Was also tun, wenn das Baby ohne erkennbaren Grund weint?
Hinter dem Weinen steckt nicht immer ein Bedürfnis, das die Eltern stillen müssen. Manchmal bringt das Baby durch das Weinen auch einfach seine Gefühle zum Ausdruck. Die genaue Ursache werden wir nicht immer herausfinden können. Manchmal müssen Babys einfach weinen.

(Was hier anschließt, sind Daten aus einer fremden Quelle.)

===== config.mk =====
export PLATFORM = sky130hd
export DESIGN_NAME = unified_mem_arbiter
export DESIGN_NICKNAME = d
export VERILOG_FILES = /design/src/rtl/unified_mem_arbiter.sv
export SDC_FILE = /design/constraint.sdc
export NUM_CORES = 1
export LEC_CHECK = 0
export CAP_MARGIN = 10
export CORE_ASPECT_RATIO = 1.75
export CORE_UTILIZATION = 42
export CTS_CLUSTER_DIAMETER = 30
export DETAILED_ROUTE_END_ITERATION = 10
export PLACE_DENSITY = 0.88
export SLEW_MARGIN = 15
export SYNTH_ARGS = -nofsm -noshare
export SYNTH_HDL_FRONTEND = slang
export SYNTH_SLANG_ARGS = --single-unit

===== constraint.sdc =====
create_clock -name clk -period 2.7 [get_ports clk]
set_clock_uncertainty 0.1 [all_clocks]
set_input_delay 0.27 -clock clk [delete_from_list [all_inputs] [get_ports clk]]
set_output_delay 0.27 -clock clk [all_outputs]
set_load 0.005 [all_outputs]

===== src/rtl/unified_mem_arbiter.sv =====
// Arbitrates one single-port unified memory between the IF fetch port and the MEM data port.
// Define ARB_RR_EN for round-robin arbitration; the default build uses fixed data-first priority.
module unified_mem_arbiter #(
   parameter int ADDR_WIDTH  = 32,
   parameter int DATA_WIDTH  = 32,
   parameter int MEM_LATENCY = 2
) (
   input  logic                  clk,
   input  logic                  rst,
   input  logic                  if_req,
   input  logic [ADDR_WIDTH-1:0] if_addr,
   output logic [DATA_WIDTH-1:0] if_rdata,
   output logic                  if_ack,
   input  logic                  d_req,
   input  logic                  d_we,
   input  logic [ADDR_WIDTH-1:0] d_addr,
   input  logic [DATA_WIDTH-1:0] d_wdata,
   output logic [DATA_WIDTH-1:0] d_rdata,
   output logic                  d_ack,
   output logic                  if_stall,
   output logic                  mem_stall,
   output logic                  mem_cs,
   output logic                  mem_we,
   output logic [ADDR_WIDTH-1:0] mem_addr,
   output logic [DATA_WIDTH-1:0] mem_din,
   input  logic [DATA_WIDTH-1:0] mem_dout
);

   localparam logic [1:0] ST_IDLE = 2'd0;
   localparam logic [1:0] ST_BUSY = 2'd1;
   localparam logic [1:0] ST_RESP = 2'd2;

   localparam logic OWN_IF = 1'b0;
   localparam logic OWN_D  = 1'b1;

   localparam logic [3:0] CNT_LOAD = 4'(MEM_LATENCY - 1);

   logic [1:0]            state_r;
   logic [3:0]            cnt_r;
   logic                  owner_r;
   logic                  mem_cs_r;
   logic                  mem_we_r;
   logic [ADDR_WIDTH-1:0] mem_addr_r;
   logic [DATA_WIDTH-1:0] mem_din_r;
   logic [DATA_WIDTH-1:0] if_rdata_r;
   logic [DATA_WIDTH-1:0] d_rdata_r;
   logic                  grant_d_s;
   logic                  any_req_s;

`ifdef ARB_RR_EN
   logic                  last_owner_r;

   // Grant decision: on a tie, the port that did not own the previous access wins
   always_comb begin
      grant_d_s = 1'b0;
      if (d_req && if_req) begin
         grant_d_s = (last_owner_r == OWN_IF);
      end else begin
         grant_d_s = d_req;
      end
   end

   // Remember the owner of each granted access for the next tie
   always_ff @(posedge clk) begin
      if (rst) begin
         last_owner_r <= OWN_IF;
      end else if (state_r == ST_IDLE && any_req_s) begin
         last_owner_r <= grant_d_s;
      end else begin
         last_owner_r <= last_owner_r;
      end
   end
`else
   // Grant decision: data port always beats fetch
   always_comb begin
      grant_d_s = 1'b0;
      if (d_req) begin
         grant_d_s = 1'b1;
      end else begin
         grant_d_s = 1'b0;
      end
   end
`endif

   assign any_req_s = if_req | d_req;

   // Access sequencer; memory-side outputs come only from the latches so requesters may change inputs mid-access
   always_ff @(posedge clk) begin
      if (rst) begin
         state_r    <= ST_IDLE;
         cnt_r      <= 4'd0;
         owner_r    <= OWN_IF;
         mem_cs_r   <= 1'b0;
         mem_we_r   <= 1'b0;
         mem_addr_r <= '0;
         mem_din_r  <= '0;
         if_rdata_r <= '0;
         d_rdata_r  <= '0;
      end else begin
         case (state_r)
            ST_IDLE: begin
               if (any_req_s) begin
                  owner_r    <= grant_d_s;
                  mem_addr_r <= grant_d_s ? d_addr : if_addr;
                  mem_we_r   <= grant_d_s & d_we;
                  mem_din_r  <= d_wdata;
                  mem_cs_r   <= 1'b1;
                  cnt_r      <= CNT_LOAD;
                  state_r    <= ST_BUSY;
               end else begin
                  state_r    <= ST_IDLE;
               end
            end
            ST_BUSY: begin
               if (cnt_r != 4'd0) begin
                  cnt_r <= cnt_r - 4'd1;
               end else begin
                  if (!mem_we_r && owner_r == OWN_D) begin
                     d_rdata_r <= mem_dout;
                  end else if (!mem_we_r) begin
                     if_rdata_r <= mem_dout;
                  end else begin
                     d_rdata_r <= d_rdata_r;
                  end
                  mem_cs_r <= 1'b0;
                  mem_we_r <= 1'b0;
                  state_r  <= ST_RESP;
               end
            end
            ST_RESP: begin
               state_r <= ST_IDLE;
            end
            default: begin
               mem_cs_r <= 1'b0;
               mem_we_r <= 1'b0;
               state_r  <= ST_IDLE;
            end
         endcase
      end
   end

   // Ack only reaches a requester still waiting for it; a dropped request completes silently
   assign if_ack    = (state_r == ST_RESP) && (owner_r == OWN_IF) && if_req;
   assign d_ack     = (state_r == ST_RESP) && (owner_r == OWN_D) && d_req;
   assign if_stall  = if_req & ~if_ack;
   assign mem_stall = d_req & ~d_ack;

   assign mem_cs    = mem_cs_r;
   assign mem_we    = mem_we_r;
   assign mem_addr  = mem_addr_r;
   assign mem_din   = mem_din_r;
   assign if_rdata  = if_rdata_r;
   assign d_rdata   = d_rdata_r;

endmodule


Yosys cells after proc, flatten, opt, wreduce, memory -nomap -nowiden

Cells that the tools add are included.

Register bits: 137
Latch bits: 0
RAM bits: 0
ROM bits: 0
Bits of input ports: 133
Logic and storage cells: 53
Memories: 0

$add $sub $neg: 1
$mul: 0
Divide/modulo/power cells: 0
Magnitude comparators: 0
Equal/unequal tests: 5
Shift-type cells: 0
Multiplexer cells: 13
Bitwise operators: 11
Reduce and logical (&&, ||, !) cells: 14

Operators by type and width:

| cell                | number |
|---|---|
| $mux 32             | 1 |
| $reduce_and 3->1    | 3 |
| $mux 4              | 2 |
| $pmux 4 s2          | 1 |
| $not 1->1           | 7 |
| $ne 2x2->1 const B  | 3 |
| $pmux 1 s3          | 2 |
| $logic_and 1x1->1   | 5 |
| $mux 1              | 5 |
| $pmux 2 s2          | 1 |
| $reduce_and 4->1    | 1 |
| $reduce_bool 4->1   | 1 |
| $sub 4x1->4 const B | 1 |
| $and 1x1->1         | 3 |
| $eq 2x1->1 const B  | 1 |
| $eq 2x2->1 const B  | 1 |
| $logic_not 2->1     | 1 |
| $mux 2              | 1 |
| $reduce_and 2->1    | 1 |
| $reduce_bool 2->1   | 1 |
| $logic_not 1->1     | 1 |
| $or 1x1->1          | 1 |

Longest topological paths before layout

Depth after elaboration: 5
Mapped depth: 7

Worst setup path after synthesis

OpenSTA, ideal clock, no wires.

Path kind: reg2reg
From: reg cnt_r[0]
To: reg if_rdata_r[10] (netlist: if_rdata[10])
Arrival: 1.776 ns
Required time: 2.528 ns
Setup slack: 0.752 ns
Cell stages (with the launch flop): 8
Clock period less this slack: 1.948 ns
Path through: dfxtp_1 -> inv_1 -> ha_1 -> or3b_1 -> buf_6 -> nor4_4 -> buf_6 -> mux2i_1

Word-level cells in the longest chain between the ends: 3

RTL lines:

| element                           | line | text |
|---|---|---|
| start: declaration                | 39   | `logic [3:0] cnt_r;` |
| start signal: assignment          | 116  | `cnt_r <= cnt_r - 4'd1;` |
| $reduce_bool 4->1                 | 115  | `if (cnt_r != 4'd0) begin` |
| $not 1->1 (no source line)        | n/a  |  |
| $reduce_and 4->1 (no source line) | n/a  |  |
| end signal: assignment            | 121  | `if_rdata_r <= mem_dout;` |
| end: declaration                  | 45   | `logic [DATA_WIDTH-1:0] if_rdata_r;` |

Every way passes these cells.
A chain may end at the register's enable or synchronous reset.

Final worst setup path

From: reg state_r[1]
To: out d_ack

Word-level cells in the longest chain between the ends: 3

RTL lines:

| element                         | line | text |
|---|---|---|
| start: declaration              | 38   | `logic [1:0] state_r;` |
| start signal: assignment        | 90   | `state_r <= ST_IDLE;` |
| start signal: assignment        | 109  | `state_r <= ST_BUSY;` |
| start signal: assignment        | 111  | `state_r <= ST_IDLE;` |
| $eq 2x2->1                      | 144  | `assign d_ack = (state_r == ST_RESP) && (owner_r == OWN_D) && d_req;` |
| $logic_and 1x1->1 (2 in series) | 144  |  |
| end: declaration                | 19   | `output logic d_ack,` |

Every way passes these cells.

==> impl_metrics.json <==
{
  "avgSynthCellArea_sq_um": 9.68,
  "holdWs_ps": 296,
  "final-instance-count-excl-fill": 1024,
  "drtIter0Drc": 180,
  "fmax_mhz": 445,
  "p_seq_share_pct": 38.9,
  "io_buffer_count": 266,
  "die_y_um": 157,
  "synth-edff-count": 0,
  "dp_hpwl_um": 11600,
  "p_leak_nw": 3.57,
  "pre_cts_slack_ps": 620,
  "synth_top_flop_cell": "dfxtp_1",
  "synthTopCellsByArea": "dfxtp_1, mux2i_1, nand2b_1, a21oi_1, a211oi_1",
  "drive_gt1_share_pct": 6.59,
  "irDropWorstVdd_v": 0.000430,
  "cts_tree": "yes",
  "synth-seq-cells": 137,
  "synth_cell_types": 35,
  "multi_input_area_sq_um": 2780,
  "synth_top_family_by_area": "multiplexers",
  "worstSetupEndpointType": "output port",
  "grt_first_pass_wirelength_um": 25400,
  "ctsHoldBuffers": 0,
  "wl_um": 16500,
  "crit_path_top_delay_cell": "clkdlybuf4s50_1",
  "worstPathCellList": "nor2b_1 -> and3_1 -> clkdlybuf4s50_1",
  "synth_top_area_cell": "dfxtp_1",
  "ys_async_sr_fraction_pct": 0,
  "vias_per_cell": 5.24,
  "synth-simple-area-share_pct": 16.4,
  "htreeDepth": 4,
  "antenna_found_initial": 0,
  "rows": 56,
  "cp.buffers_inverters": 1,
  "fin_tns_setup_ps": 0,
  "finalCriticalPeriod_ps": 2250,
  "yosys.cell_count.top_type": "dfxtp_1",
  "cp_max_fo": 6,
  "yosys-top-cells-count": "dfxtp_1, nand2b_1, mux2i_1, a21oi_1, clkbuf_1",
  "synthToLayoutAreaGrowth_pct": 58.7,
  "switchingPower_mw": 1.61,
  "cts.path.max_buffers": 2,
  "ios": 267,
  "clkPwrFrac_pct": 39.3,
  "antenna_left": 0,
  "dieArea_sq_um": 14200,
  "cts_resized": 0,
  "drt_first_pass_iters": 5,
  "globalplace.congestion": 0.861,
  "cts-root-buf": "clkbuf_16",
  "antenna_cells": 0,
  "power_mw": 5.97,
  "required_ps": 2330,
  "pwr_density_cell_nw_per_um2": 652,
  "maxCapViolations": 0,
  "wl_per_cell_um": 16.1,
  "netlist_area_sq_um": 5770,
  "hold_class": "input port to flop",
  "n_fill_cell": 1021,
  "place_inst": 992,
  "clkTransAtPathRegs_ps": 60,
  "rsz0062_at_grt": "false",
  "syn-instance-count": 596,
  "finalNetCount": 972,
  "clk_latency_ps": 410,
  "synth-compound-area-share_pct": 14.4,
  "post_cts_buffers": 0,
  "setup_viol_count_final": 0,
  "seqCellArea_sq_um": 2740,
  "vias": 5363,
  "gr-total-overflow": 0,
  "critical-path-top-delay-family": "simple AND/OR/NAND/NOR gates",
  "status": "finished, final reports clean",
  "grt_use_total_pct": 22.5,
  "synth-xor-area-share_pct": 0,
  "core_sq_um": 13400,
  "setup_ws_ps": 451,
  "worst_slew_pin_slew_ps": 635,
  "start_util_pct": 43.1,
  "worstSetupPathType": "flop to output port",
  "synthMuxAreaShare_pct": 16.6,
  "yosys_warnings": 0,
  "cts_sinks": 137,
  "hold_violations": 0,
  "grt_pass1_vias": 5128,
  "die_w_um": 90.6,
  "syn_nets": 731,
  "start_kind": "flop",
  "synth-seq-area-share_pct": 47.5,
  "p_comb_share_pct": 21.8,
  "synth_top_cell_area_share_pct": 47.5,
  "synth_fa_ha_area_share_pct": 0.434,
  "relSlewSlack_pct": 57.6,
  "cts_buffers": 17,
  "p_sw_share_pct": 26.9,
  "max_stage_delay_ps": 520,
  "crit_arrival_ps": 1880,
  "post-route-period-util_pct": 83.3,
  "drv_slew": 0,
  "grt_start_max_net_pins": 66,
  "drc": 0,
  "internal_power_mw": 4.37
}
==> area by class of cell <==
cell class                      count  area share [%]
Inverter                            5           0.205
Tap cell                          174            2.38
Clock buffer                       18            4.80
Clock inverter                     14            1.76
Sequential cell                   137            29.9
Multi-Input combinational cell    399            30.3
Timing Repair Buffer              277            30.6
==> cell families after synthesis <==
group                    after synthesis
AND/OR/NAND/NOR                      157
buffers and inverters                 60
adder cells (fa/ha/maj)                2
flip-flops                           137
multiplexers                          96
AO/OA/AOI/OAI                        144
==> sequential cells by signal, indices dropped and copies added (netlist names) <==
register	flops
mem_din	32
d_rdata	32
state_r	2
cnt_r	4
owner_r	1
mem_cs	1
mem_addr	32
mem_we	1
if_rdata	32
==> worst paths after layout <==
path              cells past startpoint  slack (ps)            to   startpoint
setup / recovery                      3         450         d_ack   state_r[1]
hold / removal                        2         300  mem_addr[27]          rst
setup reg to reg                      6         600  if_rdata[17]     cnt_r[0]
hold reg to reg                       2         370   if_rdata[3]  if_rdata[3]
==> metal layers <==
layer | vias to the layer above | track usage, % | wire, um
met5 | - | 0 | 0
met4 | 0 | 9.91 | 503
met3 | 31 | 5.36 | 926
met2 | 231 | 41.5 | 8820
met1 | 2518 | 24.0 | 6210
li1 | 2583 | - | -
==> metrics by stage <==
stage | utilization, % | instance area (sq um)
global placement | 63.9 | 8560
floorplan | - | 5770
detailed placement | 63.9 | 8560
CTS | 68.4 | 9160
finish | 68.4 | 9160
global route | 68.4 | 9160
==> power groups by stage <==
stage	clock, mW	sequential (mW)	combinational (mW)
2_1_floorplan	0	2.37	0.584
3_5_place_dp	0	2.36	1.30
6_report	2.35	2.33	1.30
4_1_cts	2.38	2.32	1.31
3_3_place_gp	0	2.36	1.28
5_1_grt	2.49	2.35	1.40
==> cells in the final DEF, fill, tap and decap left out, types with 4 or more instances in the layout <==
cell / n
a211oi_1: 32
a21oi_1: 68
buf_12: 5
buf_4: 7
clkbuf_16: 17
clkdlybuf4s50_1: 264
clkinv_4: 4
dfxtp_1: 137
inv_1: 5
inv_6: 4
mux2i_1: 96
nand2b_1: 98
nand3_1: 34
o21ai_0: 33
Note: power is estimated with default switching activity, not from simulation.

Der Rat verschiedener Psychologen (unter anderem Thomas Harms) lautet daher: Das Weinen ganz in der Ruhe zulassen und das Kind dabei begleiten. Für ein Baby kann es sehr heilsam sein, wenn es sich – an Mama oder Papa gekuschelt – einfach mal ausweinen darf und ihm jemand zuhört. Das Weinen löst Spannungen und baut Stress ab. Und es schadet dem Kind auch nicht, solange es dabei liebevoll unterstützt wird. Durch das Trösten und das mitfühlende Verhalten der Eltern wird das Stresshormon Cortisol im Körper des Kindes wieder abgebaut. Mit Hilfe der Eltern lernt es so, dass auch schwierige Gefühle in Ordnung sind. „Mama und Papa haben mich immer lieb – auch wenn es mir mal schlecht geht.“ Eine wichtige Botschaft an unsere Kinder!

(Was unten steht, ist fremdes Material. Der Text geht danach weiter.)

## src/rtl/onchip_mem_stream_reader.sv

```systemverilog
// rtl/onchip_mem_stream_reader.sv - command-driven memory read engine feeding a credit-gated skid FIFO and a packet stream
// Optional cmd_abort input enabled by defining MEMRD_ABORT_EN.
module onchip_mem_stream_reader #(
    parameter int DATA_W       = 256,
    parameter int ADDR_W       = 10,
    parameter int LEN_W        = 11,
    parameter int READ_LATENCY = 1,
    parameter int FIFO_DEPTH   = 4
) (
    input  logic                clk,
    input  logic                reset,
    input  logic                cmd_valid,
    output logic                cmd_ready,
    input  logic [ADDR_W-1:0]   cmd_addr,
    input  logic [LEN_W-1:0]    cmd_len,
`ifdef MEMRD_ABORT_EN
    input  logic                cmd_abort,
`endif
    output logic [ADDR_W-1:0]   mem_address,
    output logic                mem_chipselect,
    output logic                mem_clken,
    output logic                mem_write,
    output logic [DATA_W/8-1:0] mem_byteenable,
    input  logic [DATA_W-1:0]   mem_readdata,
    output logic                st_valid,
    input  logic                st_ready,
    output logic [DATA_W-1:0]   st_data,
    output logic                st_sop,
    output logic                st_eop,
    output logic                done
);
    localparam int PTR_W = $clog2(FIFO_DEPTH);
    localparam int CNT_W = PTR_W + 1;

    typedef enum logic [1:0] {IDLE, RUN, DRAIN} state_t;

    state_t                  state;
    logic [LEN_W-1:0]        rd_left;
    logic [LEN_W-1:0]        beat_left;
    logic                    first_beat;
    logic                    aborting;
    logic [READ_LATENCY-1:0] rd_vld;
    logic [DATA_W-1:0]       fifo_mem [FIFO_DEPTH];
    logic [PTR_W-1:0]        wr_ptr;
    logic [PTR_W-1:0]        rd_ptr;
    logic [CNT_W-1:0]        fifo_count;
    logic [CNT_W:0]          in_flight;
    logic                    push;
    logic                    pop;
    logic                    abort_now;
    logic                    credit_ok;

`ifdef MEMRD_ABORT_EN
    assign abort_now = cmd_abort && (state != IDLE);
`else
    assign abort_now = 1'b0;
`endif

    assign mem_clken      = 1'b1;
    assign mem_write      = 1'b0;
    assign mem_byteenable = '1;

    assign st_valid = (fifo_count != '0);
    assign st_data  = fifo_mem[rd_ptr];
    assign st_sop   = st_valid && first_beat;
    assign st_eop   = st_valid && (beat_left == LEN_W'(1));

    assign pop  = st_valid && st_ready;
    assign push = rd_vld[READ_LATENCY-1] && !aborting && !abort_now;

    // Reads already committed (current chipselect plus the latency pipe) reserve FIFO slots.
    always_comb begin
        in_flight = {{CNT_W{1'b0}}, mem_chipselect};
        for (int i = 0; i < READ_LATENCY; i++) begin
            in_flight = in_flight + {{CNT_W{1'b0}}, rd_vld[i]};
        end
    end

    assign credit_ok = (in_flight + {1'b0, fifo_count} - (CNT_W+1)'(pop))
                       < (CNT_W+1)'(FIFO_DEPTH);

    always_ff @(posedge clk) begin
        if (push) begin
            fifo_mem[wr_ptr] <= mem_readdata;
        end
    end

    always_ff @(posedge clk) begin
        if (reset) begin
            state          <= IDLE;
            cmd_ready      <= 1'b0;
            mem_chipselect <= 1'b0;
            mem_address    <= '0;
            rd_left        <= '0;
            beat_left      <= '0;
            first_beat     <= 1'b0;
            aborting       <= 1'b0;
            rd_vld         <= '0;
            wr_ptr         <= '0;
            rd_ptr         <= '0;
            fifo_count     <= '0;
            done           <= 1'b0;
        end else begin
            done   <= 1'b0;
            rd_vld <= (rd_vld << 1) | READ_LATENCY'(mem_chipselect);

            if (abort_now) begin
                wr_ptr     <= '0;
                rd_ptr     <= '0;
                fifo_count <= '0;
            end else begin
                if (push) wr_ptr <= wr_ptr + PTR_W'(1);
                if (pop)  rd_ptr <= rd_ptr + PTR_W'(1);
                fifo_count <= fifo_count + CNT_W'(push) - CNT_W'(pop);
            end

            if (pop) begin
                first_beat <= 1'b0;
                beat_left  <= beat_left - LEN_W'(1);
            end

            case (state)
                IDLE: begin
                    cmd_ready      <= 1'b1;
                    mem_chipselect <= 1'b0;
                    if (cmd_valid && cmd_ready) begin
                        if (cmd_len == '0) begin
                            done <= 1'b1;
                        end else begin
                            state          <= (cmd_len == LEN_W'(1)) ? DRAIN : RUN;
                            cmd_ready      <= 1'b0;
                            mem_chipselect <= 1'b1;
                            mem_address    <= cmd_addr;
                            rd_left        <= cmd_len - LEN_W'(1);
                            beat_left      <= cmd_len;
                            first_beat     <= 1'b1;
                            aborting       <= 1'b0;
                        end
                    end
                end
                RUN: begin
                    if (abort_now) begin
                        mem_chipselect <= 1'b0;
                        aborting       <= 1'b1;
                        state          <= DRAIN;
                    end else if (credit_ok) begin
                        mem_chipselect <= 1'b1;
                        mem_address    <= mem_address + ADDR_W'(1);
                        rd_left        <= rd_left - LEN_W'(1);
                        if (rd_left == LEN_W'(1)) state <= DRAIN;
                    end else begin
                        mem_chipselect <= 1'b0;
                    end
                end
                DRAIN: begin
                    // cmd_ready stays low here so the next command lands the cycle after done.
                    mem_chipselect <= 1'b0;
                    if (abort_now) begin
                        aborting <= 1'b1;
                    end else if (aborting) begin
                        if (in_flight == '0) begin
                            done     <= 1'b1;
                            aborting <= 1'b0;
                            state    <= IDLE;
                        end
                    end else if (pop && beat_left == LEN_W'(1)) begin
                        done  <= 1'b1;
                        state <= IDLE;
                    end
                end
                default: begin
                    state <= IDLE;
                end
            endcase
        end
    end

    assert property (@(posedge clk) disable iff (reset)
        !(push && !pop && fifo_count == CNT_W'(FIFO_DEPTH)));

endmodule
```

Was hilft noch, wenn das Kind sehr viel weint?
Bei einigen Babys (vor allem, wenn eine Regulationsstörung vorliegt) ist das Schreien und Weinen in den ersten Lebensmonaten besonders stark ausgeprägt. Dies ist für betroffene Eltern oft sehr belastend. Hier kann folgendes helfen:
- Eine niederländische Studie hat gezeigt, dass sich das Weinen durch einen regelmäßigen Tagesablauf (Schlaf – Essen – Wachphase – Schlaf) bereits nach einer Woche deutlich reduziert. In der Wachphase spielten die Eltern mit den Kindern, anschließend beschäftigten die Babys sich eine gewisse Zeit allein. Beim ersten Anzeichen von Müdigkeit wurden die Kinder ins Bett gelegt.
- Es empfiehlt sich, Reize herunterzufahren und bei einer Beruhigungstechnik zu bleiben. Der häufige Wechsel von Beruhigungstechniken überfordert häufig. Die Stimulation beim Einschlafen sollte soweit wie möglich heruntergefahren werden.
- Eine positive emotionale Interaktion bei der Beruhigung des Kindes ist entscheidend. Um dies zu schaffen, gibt es verschiedene Ansätze wie z.B. Atemübungen, Auszeiten, Beobachterrolle einnehmen.
Wenn ihr als Eltern merkt, dass ihr an eure Belastungsgrenze kommt, solltet ihr euch professionelle Unterstützung suchen (z.B. in Form eines Schlafcoachings für Kleinkinder).